| WHAT THE TASK ASKS |
Copying each record below exactly is the whole task.

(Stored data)

___

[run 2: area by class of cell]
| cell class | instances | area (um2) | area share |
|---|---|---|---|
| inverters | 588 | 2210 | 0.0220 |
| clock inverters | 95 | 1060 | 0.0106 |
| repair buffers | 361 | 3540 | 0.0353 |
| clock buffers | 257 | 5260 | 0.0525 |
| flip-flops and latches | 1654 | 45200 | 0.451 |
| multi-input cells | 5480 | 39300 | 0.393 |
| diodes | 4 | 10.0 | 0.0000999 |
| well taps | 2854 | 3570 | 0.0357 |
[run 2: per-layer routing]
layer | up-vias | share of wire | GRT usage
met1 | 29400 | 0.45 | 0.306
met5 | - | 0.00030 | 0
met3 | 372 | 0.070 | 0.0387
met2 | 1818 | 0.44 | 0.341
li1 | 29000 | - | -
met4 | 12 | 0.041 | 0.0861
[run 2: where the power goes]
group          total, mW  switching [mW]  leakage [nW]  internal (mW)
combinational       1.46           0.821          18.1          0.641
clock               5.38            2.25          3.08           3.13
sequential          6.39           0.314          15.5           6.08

___

| THE ANSWER |
[run 2: area by class of cell]
| cell class | instances | area (um2) | area share |
|---|---|---|---|
| inverters | 588 | 2210 | 0.0220 |
| clock inverters | 95 | 1060 | 0.0106 |
| repair buffers | 361 | 3540 | 0.0353 |
| clock buffers | 257 | 5260 | 0.0525 |
| flip-flops and latches | 1654 | 45200 | 0.451 |
| multi-input cells | 5480 | 39300 | 0.393 |
| diodes | 4 | 10.0 | 0.0000999 |
| well taps | 2854 | 3570 | 0.0357 |
[run 2: per-layer routing]
layer | up-vias | share of wire | GRT usage
met1 | 29400 | 0.45 | 0.306
met5 | - | 0.00030 | 0
met3 | 372 | 0.070 | 0.0387
met2 | 1818 | 0.44 | 0.341
li1 | 29000 | - | -
met4 | 12 | 0.041 | 0.0861
[run 2: where the power goes]
group          total, mW  switching [mW]  leakage [nW]  internal (mW)
combinational       1.46           0.821          18.1          0.641
clock               5.38            2.25          3.08           3.13
sequential          6.39           0.314          15.5           6.08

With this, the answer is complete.